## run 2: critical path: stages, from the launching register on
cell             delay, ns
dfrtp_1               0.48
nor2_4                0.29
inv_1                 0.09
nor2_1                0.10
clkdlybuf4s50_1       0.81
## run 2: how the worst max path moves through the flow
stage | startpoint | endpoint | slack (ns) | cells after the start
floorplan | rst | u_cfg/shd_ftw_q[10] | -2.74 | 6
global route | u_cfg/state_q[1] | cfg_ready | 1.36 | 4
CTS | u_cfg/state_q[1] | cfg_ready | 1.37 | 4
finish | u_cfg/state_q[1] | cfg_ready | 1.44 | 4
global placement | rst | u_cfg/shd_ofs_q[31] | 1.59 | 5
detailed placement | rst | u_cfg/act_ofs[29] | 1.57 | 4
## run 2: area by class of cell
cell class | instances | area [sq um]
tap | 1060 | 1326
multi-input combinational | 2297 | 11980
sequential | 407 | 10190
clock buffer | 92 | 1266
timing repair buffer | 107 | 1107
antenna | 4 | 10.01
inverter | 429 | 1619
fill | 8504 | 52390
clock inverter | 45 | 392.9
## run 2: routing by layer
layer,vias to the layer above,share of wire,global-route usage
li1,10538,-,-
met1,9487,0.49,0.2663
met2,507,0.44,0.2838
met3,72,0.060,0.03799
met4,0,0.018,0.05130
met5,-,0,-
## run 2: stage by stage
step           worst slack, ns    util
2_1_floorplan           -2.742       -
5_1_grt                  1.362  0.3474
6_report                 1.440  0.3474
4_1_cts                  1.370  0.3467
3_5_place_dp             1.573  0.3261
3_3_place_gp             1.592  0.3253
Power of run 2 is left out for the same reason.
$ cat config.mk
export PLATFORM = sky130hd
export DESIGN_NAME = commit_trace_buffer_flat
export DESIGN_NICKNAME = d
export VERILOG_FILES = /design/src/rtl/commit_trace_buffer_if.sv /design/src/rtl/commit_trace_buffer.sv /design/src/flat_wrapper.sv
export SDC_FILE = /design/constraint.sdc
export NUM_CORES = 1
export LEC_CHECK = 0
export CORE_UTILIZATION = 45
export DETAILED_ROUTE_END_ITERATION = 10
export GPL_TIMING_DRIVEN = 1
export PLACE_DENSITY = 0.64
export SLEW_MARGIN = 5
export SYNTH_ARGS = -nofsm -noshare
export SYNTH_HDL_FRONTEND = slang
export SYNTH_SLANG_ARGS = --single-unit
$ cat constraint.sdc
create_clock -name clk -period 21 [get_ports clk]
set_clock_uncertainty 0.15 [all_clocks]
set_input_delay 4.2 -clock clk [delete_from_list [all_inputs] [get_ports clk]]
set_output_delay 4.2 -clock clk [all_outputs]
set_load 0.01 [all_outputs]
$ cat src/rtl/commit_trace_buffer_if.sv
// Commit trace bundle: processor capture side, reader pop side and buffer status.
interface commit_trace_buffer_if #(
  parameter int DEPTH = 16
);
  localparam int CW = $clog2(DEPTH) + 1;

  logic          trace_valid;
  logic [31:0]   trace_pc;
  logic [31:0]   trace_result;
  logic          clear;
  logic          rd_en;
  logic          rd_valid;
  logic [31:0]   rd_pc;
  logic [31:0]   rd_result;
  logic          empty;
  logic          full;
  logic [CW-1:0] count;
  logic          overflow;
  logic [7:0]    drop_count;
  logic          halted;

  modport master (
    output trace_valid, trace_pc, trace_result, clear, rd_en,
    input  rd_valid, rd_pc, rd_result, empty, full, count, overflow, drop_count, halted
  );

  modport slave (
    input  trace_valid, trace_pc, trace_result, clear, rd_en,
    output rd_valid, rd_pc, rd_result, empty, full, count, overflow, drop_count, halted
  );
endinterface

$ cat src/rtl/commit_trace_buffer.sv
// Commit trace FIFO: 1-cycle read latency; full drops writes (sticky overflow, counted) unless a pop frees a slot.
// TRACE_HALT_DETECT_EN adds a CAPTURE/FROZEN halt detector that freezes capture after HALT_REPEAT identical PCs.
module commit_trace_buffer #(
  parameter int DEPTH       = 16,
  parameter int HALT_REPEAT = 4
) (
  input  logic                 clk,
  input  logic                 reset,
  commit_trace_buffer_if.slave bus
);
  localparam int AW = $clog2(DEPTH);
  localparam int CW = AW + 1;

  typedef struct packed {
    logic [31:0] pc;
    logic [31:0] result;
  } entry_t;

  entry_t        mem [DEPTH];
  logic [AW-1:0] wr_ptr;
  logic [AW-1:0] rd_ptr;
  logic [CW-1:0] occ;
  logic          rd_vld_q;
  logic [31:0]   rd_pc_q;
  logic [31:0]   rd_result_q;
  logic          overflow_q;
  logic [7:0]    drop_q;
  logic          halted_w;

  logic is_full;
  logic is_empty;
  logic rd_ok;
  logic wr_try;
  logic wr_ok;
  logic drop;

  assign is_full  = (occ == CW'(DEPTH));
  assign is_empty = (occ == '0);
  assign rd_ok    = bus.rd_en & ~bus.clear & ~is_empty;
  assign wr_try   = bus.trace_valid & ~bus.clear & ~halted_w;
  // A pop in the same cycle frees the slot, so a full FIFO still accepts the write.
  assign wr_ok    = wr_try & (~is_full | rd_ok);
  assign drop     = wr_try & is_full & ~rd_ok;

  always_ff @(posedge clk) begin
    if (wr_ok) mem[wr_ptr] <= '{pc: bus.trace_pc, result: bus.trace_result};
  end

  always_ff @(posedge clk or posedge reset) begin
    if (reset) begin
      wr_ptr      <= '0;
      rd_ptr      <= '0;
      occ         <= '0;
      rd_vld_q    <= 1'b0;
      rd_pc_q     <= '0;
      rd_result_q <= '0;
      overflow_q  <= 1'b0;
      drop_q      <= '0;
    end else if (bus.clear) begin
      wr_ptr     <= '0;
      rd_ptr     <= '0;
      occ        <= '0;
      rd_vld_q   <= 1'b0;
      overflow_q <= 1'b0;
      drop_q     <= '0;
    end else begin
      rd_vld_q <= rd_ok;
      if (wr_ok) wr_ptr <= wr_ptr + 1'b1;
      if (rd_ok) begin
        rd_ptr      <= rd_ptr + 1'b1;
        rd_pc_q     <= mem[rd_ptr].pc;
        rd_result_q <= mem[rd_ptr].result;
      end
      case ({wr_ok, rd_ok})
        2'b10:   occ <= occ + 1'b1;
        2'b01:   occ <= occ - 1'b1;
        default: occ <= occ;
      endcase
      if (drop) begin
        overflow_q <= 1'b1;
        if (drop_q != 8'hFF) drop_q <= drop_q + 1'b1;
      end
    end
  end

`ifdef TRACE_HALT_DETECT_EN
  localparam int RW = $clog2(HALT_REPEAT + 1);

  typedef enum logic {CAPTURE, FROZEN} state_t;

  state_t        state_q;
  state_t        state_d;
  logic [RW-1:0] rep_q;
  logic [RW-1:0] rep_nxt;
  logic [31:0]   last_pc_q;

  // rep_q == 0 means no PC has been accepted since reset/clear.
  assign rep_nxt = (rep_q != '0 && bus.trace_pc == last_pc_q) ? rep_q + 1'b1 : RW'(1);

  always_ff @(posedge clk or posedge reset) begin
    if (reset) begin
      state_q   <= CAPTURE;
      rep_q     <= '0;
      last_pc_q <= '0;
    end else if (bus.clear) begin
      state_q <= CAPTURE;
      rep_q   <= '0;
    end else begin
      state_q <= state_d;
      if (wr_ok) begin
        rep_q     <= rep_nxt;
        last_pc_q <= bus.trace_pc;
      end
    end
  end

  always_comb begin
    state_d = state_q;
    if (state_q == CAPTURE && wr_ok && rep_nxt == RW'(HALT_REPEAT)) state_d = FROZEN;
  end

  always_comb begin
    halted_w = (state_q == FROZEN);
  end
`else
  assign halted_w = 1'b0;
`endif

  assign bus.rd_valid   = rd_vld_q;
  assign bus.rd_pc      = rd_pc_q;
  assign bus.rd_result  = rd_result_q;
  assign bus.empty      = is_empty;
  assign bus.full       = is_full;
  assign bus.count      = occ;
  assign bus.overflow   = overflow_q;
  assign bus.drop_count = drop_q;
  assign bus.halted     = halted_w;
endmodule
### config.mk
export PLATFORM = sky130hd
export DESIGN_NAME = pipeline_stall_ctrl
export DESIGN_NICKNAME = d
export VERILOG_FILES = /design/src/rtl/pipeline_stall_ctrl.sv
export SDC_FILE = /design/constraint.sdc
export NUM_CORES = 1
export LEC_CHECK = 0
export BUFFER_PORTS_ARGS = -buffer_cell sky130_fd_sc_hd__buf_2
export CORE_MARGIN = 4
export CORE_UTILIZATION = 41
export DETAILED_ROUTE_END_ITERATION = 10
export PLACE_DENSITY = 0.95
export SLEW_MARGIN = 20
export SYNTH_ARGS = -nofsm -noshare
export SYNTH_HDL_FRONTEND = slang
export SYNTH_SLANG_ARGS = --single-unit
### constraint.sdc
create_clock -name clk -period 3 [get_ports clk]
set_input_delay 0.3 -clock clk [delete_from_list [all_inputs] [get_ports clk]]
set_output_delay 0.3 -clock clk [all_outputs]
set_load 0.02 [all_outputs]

---

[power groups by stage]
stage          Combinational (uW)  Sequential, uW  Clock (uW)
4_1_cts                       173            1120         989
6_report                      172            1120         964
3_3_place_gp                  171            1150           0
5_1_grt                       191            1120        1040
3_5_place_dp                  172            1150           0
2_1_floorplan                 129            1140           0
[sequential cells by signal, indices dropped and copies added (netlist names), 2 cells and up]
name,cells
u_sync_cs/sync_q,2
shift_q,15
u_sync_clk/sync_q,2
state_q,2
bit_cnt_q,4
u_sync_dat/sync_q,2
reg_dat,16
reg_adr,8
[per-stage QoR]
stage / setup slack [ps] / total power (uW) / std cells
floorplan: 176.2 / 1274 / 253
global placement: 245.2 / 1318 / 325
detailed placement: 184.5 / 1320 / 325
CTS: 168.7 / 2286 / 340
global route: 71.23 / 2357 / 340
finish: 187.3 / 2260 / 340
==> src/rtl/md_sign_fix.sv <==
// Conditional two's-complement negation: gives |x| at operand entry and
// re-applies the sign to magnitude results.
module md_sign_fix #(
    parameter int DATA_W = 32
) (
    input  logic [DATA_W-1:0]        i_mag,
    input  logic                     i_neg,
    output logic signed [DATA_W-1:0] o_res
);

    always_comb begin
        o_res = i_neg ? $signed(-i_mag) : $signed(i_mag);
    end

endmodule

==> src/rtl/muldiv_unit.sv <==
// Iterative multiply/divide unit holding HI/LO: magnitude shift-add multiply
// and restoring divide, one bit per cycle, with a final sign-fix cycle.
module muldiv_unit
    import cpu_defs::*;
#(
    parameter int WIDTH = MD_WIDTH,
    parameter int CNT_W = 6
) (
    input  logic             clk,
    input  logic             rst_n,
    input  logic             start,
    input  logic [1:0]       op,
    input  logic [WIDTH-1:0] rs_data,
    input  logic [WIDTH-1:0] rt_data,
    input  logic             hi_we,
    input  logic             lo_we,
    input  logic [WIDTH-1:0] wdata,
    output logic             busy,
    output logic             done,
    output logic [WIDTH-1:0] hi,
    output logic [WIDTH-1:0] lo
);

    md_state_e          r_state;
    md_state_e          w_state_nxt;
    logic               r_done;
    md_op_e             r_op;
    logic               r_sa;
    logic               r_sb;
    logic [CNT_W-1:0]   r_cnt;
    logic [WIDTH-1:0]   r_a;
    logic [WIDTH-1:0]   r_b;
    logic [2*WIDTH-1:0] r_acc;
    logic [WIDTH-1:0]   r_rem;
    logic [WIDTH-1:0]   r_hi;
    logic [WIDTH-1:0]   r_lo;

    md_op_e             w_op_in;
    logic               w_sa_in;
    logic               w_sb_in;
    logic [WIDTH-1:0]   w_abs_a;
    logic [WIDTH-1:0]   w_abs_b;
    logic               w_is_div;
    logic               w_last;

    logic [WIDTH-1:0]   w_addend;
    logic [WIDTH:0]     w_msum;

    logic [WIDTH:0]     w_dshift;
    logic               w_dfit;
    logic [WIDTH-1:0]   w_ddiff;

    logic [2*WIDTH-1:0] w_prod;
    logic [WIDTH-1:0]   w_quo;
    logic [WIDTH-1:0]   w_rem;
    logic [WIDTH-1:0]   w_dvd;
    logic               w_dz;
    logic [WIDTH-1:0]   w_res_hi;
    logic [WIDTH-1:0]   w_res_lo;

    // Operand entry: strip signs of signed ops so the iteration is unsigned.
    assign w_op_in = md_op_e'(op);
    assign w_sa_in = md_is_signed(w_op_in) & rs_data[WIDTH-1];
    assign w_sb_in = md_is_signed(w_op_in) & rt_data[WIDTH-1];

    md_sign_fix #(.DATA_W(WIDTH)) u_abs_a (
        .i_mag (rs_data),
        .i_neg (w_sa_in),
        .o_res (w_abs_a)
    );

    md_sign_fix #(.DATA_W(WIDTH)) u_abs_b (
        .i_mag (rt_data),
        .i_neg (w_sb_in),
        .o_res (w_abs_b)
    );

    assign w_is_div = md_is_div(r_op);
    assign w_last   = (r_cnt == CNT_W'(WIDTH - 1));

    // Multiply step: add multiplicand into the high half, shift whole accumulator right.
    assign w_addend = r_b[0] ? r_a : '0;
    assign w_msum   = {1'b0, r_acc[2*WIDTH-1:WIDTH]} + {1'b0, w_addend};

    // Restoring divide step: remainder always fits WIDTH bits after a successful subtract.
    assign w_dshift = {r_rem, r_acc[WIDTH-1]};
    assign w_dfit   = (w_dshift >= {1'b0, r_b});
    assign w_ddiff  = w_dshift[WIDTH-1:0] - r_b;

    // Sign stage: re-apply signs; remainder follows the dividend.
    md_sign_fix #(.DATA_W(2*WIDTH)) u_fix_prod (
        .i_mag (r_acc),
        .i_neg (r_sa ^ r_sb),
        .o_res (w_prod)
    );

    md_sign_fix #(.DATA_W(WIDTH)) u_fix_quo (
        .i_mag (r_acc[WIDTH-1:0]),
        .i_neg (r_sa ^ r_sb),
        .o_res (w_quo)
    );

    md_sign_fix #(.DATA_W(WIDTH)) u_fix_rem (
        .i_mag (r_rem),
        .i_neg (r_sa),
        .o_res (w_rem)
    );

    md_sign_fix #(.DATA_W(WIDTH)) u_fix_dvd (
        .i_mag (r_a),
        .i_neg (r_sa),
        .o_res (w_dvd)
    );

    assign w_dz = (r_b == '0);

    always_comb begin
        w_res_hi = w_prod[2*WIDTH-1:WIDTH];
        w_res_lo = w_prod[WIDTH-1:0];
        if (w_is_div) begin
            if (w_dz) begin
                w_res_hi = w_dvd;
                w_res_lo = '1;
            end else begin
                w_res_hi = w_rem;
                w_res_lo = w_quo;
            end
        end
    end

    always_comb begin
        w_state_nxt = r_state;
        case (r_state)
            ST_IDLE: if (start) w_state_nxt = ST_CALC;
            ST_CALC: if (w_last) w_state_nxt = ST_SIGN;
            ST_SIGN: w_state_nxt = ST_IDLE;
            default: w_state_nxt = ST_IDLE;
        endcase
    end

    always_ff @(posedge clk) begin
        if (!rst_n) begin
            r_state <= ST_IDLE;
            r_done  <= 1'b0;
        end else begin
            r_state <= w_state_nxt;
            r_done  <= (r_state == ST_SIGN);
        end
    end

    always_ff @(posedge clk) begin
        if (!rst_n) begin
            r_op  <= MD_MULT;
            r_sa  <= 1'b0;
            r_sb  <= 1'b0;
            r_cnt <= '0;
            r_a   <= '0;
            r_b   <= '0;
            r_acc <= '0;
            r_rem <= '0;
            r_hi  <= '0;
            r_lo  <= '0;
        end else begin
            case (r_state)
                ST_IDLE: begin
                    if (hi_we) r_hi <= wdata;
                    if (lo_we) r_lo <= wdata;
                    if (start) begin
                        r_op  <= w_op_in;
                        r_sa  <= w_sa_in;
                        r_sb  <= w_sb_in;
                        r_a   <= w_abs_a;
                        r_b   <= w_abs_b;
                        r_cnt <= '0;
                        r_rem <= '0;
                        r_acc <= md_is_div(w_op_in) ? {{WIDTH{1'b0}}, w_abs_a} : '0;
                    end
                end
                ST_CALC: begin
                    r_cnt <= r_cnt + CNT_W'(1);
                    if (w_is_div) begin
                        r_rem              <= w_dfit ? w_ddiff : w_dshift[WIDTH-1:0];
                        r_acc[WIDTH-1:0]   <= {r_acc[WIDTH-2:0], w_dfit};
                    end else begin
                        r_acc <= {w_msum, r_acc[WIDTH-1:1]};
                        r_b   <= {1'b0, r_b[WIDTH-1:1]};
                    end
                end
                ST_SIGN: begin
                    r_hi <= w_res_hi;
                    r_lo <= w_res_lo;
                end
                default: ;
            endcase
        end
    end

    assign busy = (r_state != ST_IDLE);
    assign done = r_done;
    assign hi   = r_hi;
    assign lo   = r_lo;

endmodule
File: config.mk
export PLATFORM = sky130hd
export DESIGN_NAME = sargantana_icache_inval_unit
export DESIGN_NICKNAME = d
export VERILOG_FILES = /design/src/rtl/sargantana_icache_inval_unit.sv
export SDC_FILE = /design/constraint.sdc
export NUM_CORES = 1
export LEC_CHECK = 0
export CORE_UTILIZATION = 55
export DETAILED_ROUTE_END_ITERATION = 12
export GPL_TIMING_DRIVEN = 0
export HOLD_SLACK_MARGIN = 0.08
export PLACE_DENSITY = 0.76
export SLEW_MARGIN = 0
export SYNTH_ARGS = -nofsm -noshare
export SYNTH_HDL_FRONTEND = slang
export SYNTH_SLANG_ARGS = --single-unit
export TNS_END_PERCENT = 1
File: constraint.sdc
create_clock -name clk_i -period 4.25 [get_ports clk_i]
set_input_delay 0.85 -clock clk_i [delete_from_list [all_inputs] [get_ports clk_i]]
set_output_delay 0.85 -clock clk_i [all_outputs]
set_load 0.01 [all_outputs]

* * *

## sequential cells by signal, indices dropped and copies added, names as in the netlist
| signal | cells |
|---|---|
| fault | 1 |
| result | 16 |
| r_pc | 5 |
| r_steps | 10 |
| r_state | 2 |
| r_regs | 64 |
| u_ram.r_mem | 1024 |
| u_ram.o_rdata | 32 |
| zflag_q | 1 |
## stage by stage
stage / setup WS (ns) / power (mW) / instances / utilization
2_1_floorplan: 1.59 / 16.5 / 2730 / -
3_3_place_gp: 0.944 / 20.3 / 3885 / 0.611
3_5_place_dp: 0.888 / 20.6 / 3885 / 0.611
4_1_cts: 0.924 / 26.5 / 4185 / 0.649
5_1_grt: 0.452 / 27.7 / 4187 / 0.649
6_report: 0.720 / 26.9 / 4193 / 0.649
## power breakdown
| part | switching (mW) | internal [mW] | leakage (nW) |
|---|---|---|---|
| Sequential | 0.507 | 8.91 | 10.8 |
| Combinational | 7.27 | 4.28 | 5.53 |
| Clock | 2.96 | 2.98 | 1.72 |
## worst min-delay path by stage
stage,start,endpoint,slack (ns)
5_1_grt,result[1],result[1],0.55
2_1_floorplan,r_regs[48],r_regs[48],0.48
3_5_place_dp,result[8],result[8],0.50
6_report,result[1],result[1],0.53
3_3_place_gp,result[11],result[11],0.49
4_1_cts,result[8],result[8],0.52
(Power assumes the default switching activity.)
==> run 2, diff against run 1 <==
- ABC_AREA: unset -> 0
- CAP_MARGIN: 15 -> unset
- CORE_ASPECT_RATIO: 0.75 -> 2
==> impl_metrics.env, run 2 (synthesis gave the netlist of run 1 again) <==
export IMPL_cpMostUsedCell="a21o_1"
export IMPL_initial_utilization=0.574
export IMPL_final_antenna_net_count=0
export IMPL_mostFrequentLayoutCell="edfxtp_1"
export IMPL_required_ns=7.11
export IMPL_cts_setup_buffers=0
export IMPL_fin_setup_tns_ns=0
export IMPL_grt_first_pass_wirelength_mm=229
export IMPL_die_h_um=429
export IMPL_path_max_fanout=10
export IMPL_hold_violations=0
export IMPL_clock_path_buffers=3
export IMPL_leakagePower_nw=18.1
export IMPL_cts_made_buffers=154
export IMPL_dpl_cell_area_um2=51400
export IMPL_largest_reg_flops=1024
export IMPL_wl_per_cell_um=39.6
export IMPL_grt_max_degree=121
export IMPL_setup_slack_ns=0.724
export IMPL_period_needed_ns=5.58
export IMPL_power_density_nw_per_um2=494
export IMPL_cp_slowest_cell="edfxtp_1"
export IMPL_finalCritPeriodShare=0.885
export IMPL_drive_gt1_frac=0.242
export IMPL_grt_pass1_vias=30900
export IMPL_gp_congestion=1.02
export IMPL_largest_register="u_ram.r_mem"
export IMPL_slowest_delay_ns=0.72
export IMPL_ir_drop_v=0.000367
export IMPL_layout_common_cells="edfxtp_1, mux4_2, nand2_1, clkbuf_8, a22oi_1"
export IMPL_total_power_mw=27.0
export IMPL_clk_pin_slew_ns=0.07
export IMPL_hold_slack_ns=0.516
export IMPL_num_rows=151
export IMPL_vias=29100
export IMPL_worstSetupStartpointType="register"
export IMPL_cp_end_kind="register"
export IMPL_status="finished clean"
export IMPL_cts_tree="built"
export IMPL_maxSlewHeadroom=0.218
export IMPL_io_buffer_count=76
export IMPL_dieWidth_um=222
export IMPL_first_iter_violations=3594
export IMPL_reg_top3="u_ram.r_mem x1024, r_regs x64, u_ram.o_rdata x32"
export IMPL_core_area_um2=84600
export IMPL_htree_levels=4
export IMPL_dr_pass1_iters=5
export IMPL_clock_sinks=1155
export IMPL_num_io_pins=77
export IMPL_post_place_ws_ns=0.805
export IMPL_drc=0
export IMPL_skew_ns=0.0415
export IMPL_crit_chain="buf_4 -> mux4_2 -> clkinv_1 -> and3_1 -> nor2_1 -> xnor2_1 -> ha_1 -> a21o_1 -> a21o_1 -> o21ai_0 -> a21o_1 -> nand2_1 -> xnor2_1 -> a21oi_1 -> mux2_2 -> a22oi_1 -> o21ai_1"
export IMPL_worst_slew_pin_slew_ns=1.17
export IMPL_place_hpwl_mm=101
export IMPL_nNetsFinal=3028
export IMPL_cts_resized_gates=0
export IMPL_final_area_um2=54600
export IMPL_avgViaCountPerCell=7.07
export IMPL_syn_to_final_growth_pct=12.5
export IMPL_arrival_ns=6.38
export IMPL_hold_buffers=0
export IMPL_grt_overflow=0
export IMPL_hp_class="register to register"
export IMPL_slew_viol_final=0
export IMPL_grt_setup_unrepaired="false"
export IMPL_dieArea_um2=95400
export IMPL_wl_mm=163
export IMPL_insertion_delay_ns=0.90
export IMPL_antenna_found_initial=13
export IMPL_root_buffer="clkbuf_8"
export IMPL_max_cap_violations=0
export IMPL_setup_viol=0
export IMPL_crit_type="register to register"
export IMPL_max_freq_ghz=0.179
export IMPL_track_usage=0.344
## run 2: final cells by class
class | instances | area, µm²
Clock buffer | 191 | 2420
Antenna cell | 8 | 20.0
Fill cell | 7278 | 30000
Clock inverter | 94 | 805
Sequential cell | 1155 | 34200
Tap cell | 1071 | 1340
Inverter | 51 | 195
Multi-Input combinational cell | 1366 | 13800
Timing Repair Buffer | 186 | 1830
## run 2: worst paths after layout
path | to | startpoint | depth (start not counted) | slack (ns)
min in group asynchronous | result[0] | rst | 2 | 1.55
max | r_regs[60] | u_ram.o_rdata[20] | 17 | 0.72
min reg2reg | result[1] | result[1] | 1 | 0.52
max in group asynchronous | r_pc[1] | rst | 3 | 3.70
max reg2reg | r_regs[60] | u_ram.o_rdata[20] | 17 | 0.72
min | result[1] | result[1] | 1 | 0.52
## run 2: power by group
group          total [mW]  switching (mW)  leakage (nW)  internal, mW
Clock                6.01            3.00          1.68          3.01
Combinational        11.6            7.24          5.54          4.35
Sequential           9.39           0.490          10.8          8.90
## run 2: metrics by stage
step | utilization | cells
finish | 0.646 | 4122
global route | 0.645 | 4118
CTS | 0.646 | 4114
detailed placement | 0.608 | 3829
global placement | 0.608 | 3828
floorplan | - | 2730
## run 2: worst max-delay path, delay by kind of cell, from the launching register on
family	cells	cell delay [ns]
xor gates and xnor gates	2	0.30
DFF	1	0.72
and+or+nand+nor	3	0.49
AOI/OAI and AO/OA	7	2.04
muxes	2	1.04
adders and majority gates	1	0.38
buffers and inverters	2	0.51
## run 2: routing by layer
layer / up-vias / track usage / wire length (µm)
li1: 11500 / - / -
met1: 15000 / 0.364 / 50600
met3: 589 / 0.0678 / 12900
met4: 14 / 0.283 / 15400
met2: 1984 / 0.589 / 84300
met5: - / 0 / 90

WORK ORDER:
In the listing above, transcribe exactly everything from the line containing "CTS | 0.646 | 4114" down to the line containing "li1: 11500 /", including both and nothing more.

TASK RESPONSE:
CTS | 0.646 | 4114
detailed placement | 0.608 | 3829
global placement | 0.608 | 3828
floorplan | - | 2730
## run 2: worst max-delay path, delay by kind of cell, from the launching register on
family	cells	cell delay [ns]
xor gates and xnor gates	2	0.30
DFF	1	0.72
and+or+nand+nor	3	0.49
AOI/OAI and AO/OA	7	2.04
muxes	2	1.04
adders and majority gates	1	0.38
buffers and inverters	2	0.51
## run 2: routing by layer
layer / up-vias / track usage / wire length (µm)
li1: 11500 / - / -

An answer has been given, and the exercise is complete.